During World War II, Wankel developed seals and rotary valves for German air force aircraft and navy torpedoes, as well as for companies such as BMW and Daimler-Benz. After the war, the region was occupied by France. Wankel was imprisoned by French authorities for several months in 1945 and his laboratory was closed by French occupation troops. Wankel's work was confiscated and he was prohibited from doing any more work. However, by 1951, he got funding from the Goetze AG company to furnish the new Technical Development Center in his privately owned house in Lindau on Lake Constance. He began development of the engine at NSU Motorenwerke AG, leading to the first running prototype on 1 February 1957. Unlike modern Wankel engines, this 21 horsepower version had both the rotor and housing rotating. His engine design was first licensed by Curtiss-Wright in New Jersey, United States.

On 19 January 1960 the rotary engine was presented for the first time to specialists and the press in a meeting of the German Engineers' Union at the Deutsches Museum in Munich. In the same year, with the KKM 250, the first practically applied rotary engine was presented in a converted NSU Prinz automobile. At around this time the term "Wankel engine" became synonymous with the rotary type of engine, whereas previously it was referred to as the "Motor nach System NSU/Wankel". At the 1963 IAA motor show in Frankfurt, the NSU company presented the NSU Wankel-Spider, the first consumer vehicle with a rotary engine, which went into production in 1964. Great attention was received by the NSU in August 1967 for the very modern NSU Ro 80 sedan, which had a 115-horsepower engine with two rotors. It was the first German car named "Car of the Year" in 1968.

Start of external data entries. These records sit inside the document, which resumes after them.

--- config.mk ---
export PLATFORM = sky130hd
export DESIGN_NAME = phe_seq
export DESIGN_NICKNAME = d
export VERILOG_FILES = /design/src/rtl/phe_pkg.sv /design/src/rtl/phe_seq.sv
export SDC_FILE = /design/constraint.sdc
export NUM_CORES = 1
export LEC_CHECK = 0
export BUFFER_PORTS_ARGS = -buffer_cell sky130_fd_sc_hd__buf_2
export CORE_AREA = 2 2 39 41
export DETAILED_ROUTE_END_ITERATION = 8
export DIE_AREA = 0 0 41 43
export SYNTH_ARGS = -nofsm -noshare
export SYNTH_HDL_FRONTEND = slang
export SYNTH_SLANG_ARGS = --single-unit
--- constraint.sdc ---
create_clock -name clk -period 4.55 [get_ports clk]
set_input_delay 1.1375 -clock clk [delete_from_list [all_inputs] [get_ports clk]]
set_output_delay 1.1375 -clock clk [all_outputs]
set_load 0.03 [all_outputs]
--- src/rtl/phe_pkg.sv ---
// Package with shared types, codes and the derivative weight function of the polynomial evaluator.
package phe_pkg;

  localparam int unsigned NUM_COEF  = 8;
  localparam int unsigned COEF_W    = 32;
  localparam int unsigned IDX_W     = 3;
  localparam int unsigned ACC_W     = 48;
  localparam int unsigned WGT_W     = 6;
  localparam int unsigned ACT_W     = 2;

  localparam logic [ACT_W-1:0] ACT_VALUE = 2'd0;
  localparam logic [ACT_W-1:0] ACT_D1    = 2'd1;
  localparam logic [ACT_W-1:0] ACT_D2    = 2'd2;
  localparam logic [ACT_W-1:0] ACT_BAD   = 2'd3;

  typedef enum logic [2:0] {
    OP_IDLE,
    OP_NOP,
    OP_MUL,
    OP_ACC,
    OP_DONE
  } op_t;

  typedef enum logic [2:0] {
    C_NEXT,
    C_ALWAYS,
    C_NOSTART,
    C_BAD,
    C_MORE
  } cond_t;

  typedef struct packed {
    op_t        op;
    cond_t      cond;
    logic [2:0] target;
  } ctl_t;

  typedef struct packed {
    logic start;
    logic bad;
    logic more;
  } flags_t;

  // Falling factorial k*(k-1)*...*(k-m+1) for derivative order m.
  function automatic logic [WGT_W-1:0] weight(input logic [IDX_W-1:0] k,
                                              input logic [ACT_W-1:0] m);
    logic [WGT_W-1:0] kw;
    logic [WGT_W-1:0] km1;
    kw  = WGT_W'(k);
    km1 = WGT_W'(k - IDX_W'(1));
    case (m)
      ACT_VALUE: weight = WGT_W'(1);
      ACT_D1:    weight = kw;
      ACT_D2:    weight = WGT_W'(kw * km1);
      default:   weight = '0;
    endcase
  endfunction

endpackage

--- src/rtl/phe_seq.sv ---
// Microcode sequencer: program counter, control store and conditional jumps.
module phe_seq
  import phe_pkg::*;
(
  input  logic   clk,
  input  logic   rst_n,
  input  flags_t flags,
  output ctl_t   ctl
);

  localparam logic [2:0] PC_IDLE  = 3'd0;
  localparam logic [2:0] PC_CHECK = 3'd1;
  localparam logic [2:0] PC_MUL   = 3'd2;
  localparam logic [2:0] PC_ACC   = 3'd3;
  localparam logic [2:0] PC_DONE  = 3'd4;

  logic [2:0] pc_r;
  logic [2:0] pc_nxt;
  logic       take;

  always_comb begin
    case (pc_r)
      PC_IDLE:  ctl = '{op: OP_IDLE, cond: C_NOSTART, target: PC_IDLE};
      PC_CHECK: ctl = '{op: OP_NOP,  cond: C_BAD,     target: PC_DONE};
      PC_MUL:   ctl = '{op: OP_MUL,  cond: C_NEXT,    target: PC_ACC};
      PC_ACC:   ctl = '{op: OP_ACC,  cond: C_MORE,    target: PC_MUL};
      PC_DONE:  ctl = '{op: OP_DONE, cond: C_ALWAYS,  target: PC_IDLE};
      default:  ctl = '{op: OP_NOP,  cond: C_ALWAYS,  target: PC_IDLE};
    endcase
  end

  always_comb begin
    case (ctl.cond)
      C_ALWAYS:  take = 1'b1;
      C_NOSTART: take = !flags.start;
      C_BAD:     take = flags.bad;
      C_MORE:    take = flags.more;
      default:   take = 1'b0;
    endcase
    pc_nxt = take ? ctl.target : pc_r + 3'd1;
  end

  always_ff @(posedge clk) begin
    if (!rst_n) begin
      pc_r <= PC_IDLE;
    end else begin
      pc_r <= pc_nxt;
    end
  end

endmodule

==> results of run 1 <==
-- area by class of cell --
type                    instances  area, µm²
inverters                       6       22.5
repair buffers                 13       65.1
fillers                       146        872
multi-input cells              42        318
clock buffers                   4       26.3
well taps                      16       20.0
flip-flops and latches          3       60.1
-- worst paths after layout --
path                               from      end  slack (ns)  cells past startpoint
worst min register to register  pc_r[0]  pc_r[0]        0.74                      2
worst max-delay path            pc_r[0]   ctl[7]        1.35                      6
worst max register to register  pc_r[0]  pc_r[0]        2.45                      6
worst min-delay path            pc_r[0]  pc_r[0]        0.74                      2
-- synth_stat cells (2+ instances only) --
cell,count
ha_1,5
nand2_1,3
a32o_2,2
o21ai_0,3
nand3_1,2
nor2b_1,2
inv_1,5
dfxtp_1,3
a311oi_1,2
buf_4,2
nor2_1,4
-- cell families after synthesis --
group | count (synthesis)
muxes | 1
AOI/OAI and AO/OA | 15
adders and majority gates | 5
DFF | 3
and+or+nand+nor | 21
buffers and inverters | 8
-- metal layers --
layer	part of all wire	vias up	global-route usage
met2	0.50	19	0.213
met1	0.42	195	0.167
met4	0.025	0	0.100
met5	0	-	0
met3	0.052	4	0.0262
li1	-	227	-
-- metrics by stage --
step            util  instance area (µm²)  worst slack (ns)  instances
6_report       0.370                  512              1.35         84
5_1_grt        0.370                  512              1.18         84
4_1_cts        0.370                  512              1.34         84
3_5_place_dp   0.351                  485              1.60         80
3_3_place_gp   0.351                  485              1.63         80
2_1_floorplan      -                  415              1.47         53
-- power by group through the flow --
stage,sequential (W),clock (W),combinational [W]
finish,0.0000486,0.0000453,0.000266
global route,0.0000504,0.0000503,0.000297
CTS,0.0000485,0.0000479,0.000266
detailed placement,0.0000488,0,0.000266
global placement,0.0000495,0,0.000265
floorplan,0.0000407,0,0.000218
-- critical path: stages, from the launching register on --
cell and delay [ns]:
dfxtp_1 0.40, inv_1 0.12, ha_1 0.29, or4_1 0.54, o211ai_1 0.19, nand2b_1 0.11, buf_2 0.19
==> results.py, run 1 <==
metrics = {
    "placement": {
        "dp_hpwl_um": 801,
        "gp_congestion": 0.801,
        "port_buffers": 13,
    },
    "routing": {
        "ant_nets": 0,
        "drt_iter0_markers": 9,
        "vias": 445,
        "drc": 0,
        "vias_per_cell": 5.30,
        "wl_per_cell_um": 11.9,
        "drtPass1Iterations": 4,
        "wl_um": 998,
    },
    "power": {
        "leakage_nw": 0.256,
        "internal_power_w": 0.000164,
        "ir_drop_v": 0.000256,
        "p_sw_w": 0.000196,
        "power_frac_seq": 0.135,
        "power_density_nw_per_um2": 704,
        "p_total_w": 0.000360,
        "sw_frac_of_total": 0.545,
        "comb_power_share": 0.739,
        "clkPwrFrac": 0.126,
    },
    "clock_network": {
        "insertion_delay_ns": 0.23,
        "clockBufferDepth": 2,
        "cts_setup_buffers": 0,
        "cts_tree": "done",
        "cts_sinks": 3,
        "clkTransAtPathRegs_ns": 0.04,
        "htreeDepth": 1,
        "cts-hold-fix-buffers": 0,
        "cts_buffers": 3,
        "cts-root-buf": "clkbuf_4",
        "ctsResizeCount": 0,
    },
    "finish": {
        "largest_reg_flops": 3,
        "layout_commonest_cell": "buf_2",
        "largest_registers": "pc_r x3",
        "nNetsFinal": 79,
        "area_growth_pct": 23.2,
        "layout_common_cells": "buf_2, inv_1, ha_1",
        "drive_above_1_share": 0.324,
        "max_flop_register": "pc_r",
        "antennaDiodeCount": 0,
    },
    "yosys": {
        "ys_warn_count": 0,
        "yosysTopAreaCellShare": 0.151,
        "synth_compound_area_frac": 0.283,
        "synth-edff-count": 0,
        "synth_ff_type": "dfxtp_1",
        "synth_top_family_by_area": "simple AND/OR/NAND/NOR gates",
        "synth.cell_area_um2": 415,
        "synth_area_leaders": "ha_1, dfxtp_1, a32o_2",
        "synthMuxAreaShare": 0.0241,
        "syn_area_per_cell_um2": 7.84,
        "synth_cell_type_count": 31,
        "syn_nets": 63,
        "netlist_instances": 53,
        "synth_xor_area_frac": 0,
        "synthAdderAreaFrac": 0.151,
        "ys_seq_area_frac": 0.145,
        "synth_simple_gate_area_share": 0.307,
        "synth_top_cell_by_area": "ha_1",
        "async_flop_share": 0,
        "synth-seq-cells": 3,
    },
    "die": {
        "rows": 14,
        "dieArea_um2": 1760,
        "ioPinCount": 14,
        "dieHeight_um": 43,
        "start_util": 0.300,
        "fp.coreArea_um2": 1380,
        "fp.dieW_um": 41,
    },
    "worst_setup_path": {
        "arrival_ns": 2.07,
        "crit_fanout": 7,
        "worstSetupPathType": "flip-flop to primary output",
        "start_kind": "flip-flop",
        "crit_required_ns": 3.41,
        "endpoint_kind": "primary output",
    },
    "grt": {
        "grt_usage": 0.140,
        "grt_start_max_net_pins": 12,
        "grt_pass1_wl_um": 1730,
        "gr-total-overflow": 0,
        "grt_pass1_vias": 430,
        "antenna_found_initial": 0,
    },
    "sta": {
        "tightestPinTransition_ns": 0.423,
        "drv_slew": 0,
        "rsz0062_at_grt": "false",
        "final-setup-viol-count": 0,
        "fin_crit_ns": 3.20,
        "tns_ns": 0,
        "timing.hold.ws_ns": 0.740,
        "fmax_ghz": 0.312,
        "finalHoldViolations": 0,
        "slew_headroom": 0.715,
        "fin_skew_ns": 0.00368,
        "finalCritPeriodShare": 0.704,
    },
    "outcome": {
        "outcome": "completed",
    },
    "worst_hold_path": {
        "hold_path_class": "flip-flop to flip-flop",
    },
    "flow_run": {
        "drv_cap": 0,
    },
}
(Power assumes the default switching activity.)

In Japan, the manufacturer Mazda licensed the engine and successfully solved various problems relating to chatter marks. The engine was used successfully by Mazda in several generations of their RX-series of coupés and sedans, including the Mazda Cosmo (1967), R100 (1968), the RX-7 (1978–2002), and the RX-8 (2003–2012). Mazda has planned to reintroduce the engine, albeit as a range extender, in their MX-30 R-EV in 2023. Mercedes-Benz fitted one of its C111 experimental models in 1969 with a three-rotor Wankel engine. In 1970, the next model had a four-rotor Wankel engine and could reach top speed 290 km/h but never reached production.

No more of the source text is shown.